Znowu? - mama stała w progu i z groźną miną lustrowała pokój bliźniaków. Uczciwie trzeba przyznać, że bałagan, jaki tam panował przypominał krajobraz po bitwie - rozrzucone książki, zabawki, ubrania i resztki wczorajszego podwieczorku mieszały się ze sobą.
- Ojej! - wzruszyła ramionami Gosia. - Posprząta się.
- Samo? - spytała mama.
- To wszystko przez Mateusza! Bawił się wczoraj z Grześkiem i wywlekli wszystkich rycerzy, dinozaury i w ogóle.
- A te książki?
- Książki są moje, ale nawet jak je pozbieram, to i tak będzie bałagan.
- Więc ich nie pozbierasz?
- Pozbieram, chociaż wcale mi się nie chce - westchnęła Gosia.

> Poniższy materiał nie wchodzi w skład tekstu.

Source: an optimization exercise on an open RTL-to-GDS flow (aim: small area, a short achievable clock period and few clock cycles). Production flows keep margins and buffers that such runs may drop. The RTL was checked by simulation tests, not by an equivalence proof against the original design. Power is estimated from default activity; no workload was simulated.

==> flow/design.v (excerpt) <==
module apb_top(
    input        pclk,
    input        presetn,
    input        start,
    input        write,
    input [31:0] addr,
    input [31:0] wdata,
    input [3:0]  strb,
    input [2:0]  prot,
    output [31:0] rdata,
    output        done,
    output        error
);
==> flow/config.mk <==
export PLATFORM = sky130hd
export DESIGN_NAME = apb_top
export DESIGN_NICKNAME = apb_top
export VERILOG_FILES = /design/flow/design.v
export SDC_FILE = /design/flow/constraint.sdc
export NUM_CORES = 4
export LEC_CHECK = 0
export ABC_CLOCK_PERIOD_IN_PS = 1200
export CAP_MARGIN = 20
export CORE_MARGIN = 2
export CORE_UTILIZATION = 40
export CTS_BUF_LIST = sky130_fd_sc_hd__clkbuf_8
export CTS_CLUSTER_DIAMETER = 50
export CTS_CLUSTER_SIZE = 16
export SETUP_SLACK_MARGIN = 2.1
export SLEW_MARGIN = 20
==> flow/constraint.sdc <==
create_clock -name core_clock -period 4.0 [get_ports {pclk}]
set_input_delay 0.8000 -clock core_clock [delete_from_list [all_inputs] [get_ports {pclk}]]
set_output_delay 0.8000 -clock core_clock [all_outputs]
set_load 0.01 [all_outputs]
standard.sh (not shown) runs the stock make flow with config.mk's settings and CLKGATE_MAP_FILE= SYNTH_SCRIPT=/design/flow/synth_recipe.tcl, a recipe that flattens the netlist after the stock synthesis.
==> flow/flow/run.sh <==
#!/bin/bash
# The standard layout (bash standard.sh), with the port buffers that
# buffer_ports inserts made of a plain buffer cell instead of the delay cell it
# picks by default. ORFS writes each step's full log under orfs/logs/; make's
# own output goes to make_finish.log here.
set -euo pipefail
bash standard.sh "BUFFER_PORTS_ARGS=-buffer_cell sky130_fd_sc_hd__buf_2" finish > make_finish.log 2>&1
Testbench counts at the start, summed over its fixed seeds: cycles 3,200.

- Lenistwo, to przywara, z którą należy walczyć - przypomniała mama.
- Ludzie robią gorsze rzeczy - zdenerwowa ła się Gosia.
- Ale od małych się zaczyna - westchnęła mama. - Opowiem ci pewną historię. Do mądrego pustelnika przyszły dwie kobiety. Jedna popełniła wielki grzech,
więc zalewała się łzami i pytała jak może odpokutować wyrządzone zło. Druga była zupełnie spokojna. Owszem, co rusz zdarzały jej się jakieś małe niewierności czy zaniedbania, ale to były drobiazgi. Pustelnik, kazał im iść w góry i przynieś kamienie tak ciężkie jak ich grzechy.
Pierwsza kobieta przytaszczy ła solidny głaz, druga cały kosz mniejszych kamyków.
Obie zmęczyły się okropnie. A teraz - powiedział starzec - odnieście je tam, gdzie leżały. Pierwsza bez trudu odnalazła właściwe miejsce, zostawiła tam swój kamień
i odetchnęła z ulgą. Druga długo jeszcze chodziła z pełnym koszem, nie mogąc pozbyć się utrapionych kamieni.
Gosia spuściła głowę.
- Dorośli też mają problemy z codziennymi "kamykami" - uśmiechnęła się pocieszająco mama. - I ja mam z nimi kłopot, i tato, i babcia. Najważniejsze, żeby się nie poddawać.
- Już jestem! - rozległ się w przedpokoju wesoły głos Mateusza. - Wygraliśmy z II c dwa do zera!
- Świetnie! - ucieszyła się Gosia. - A teraz zbierz siły, bo będziesz musiał powalczyć z bałaganem. Mam nadzieję, że też wygrasz.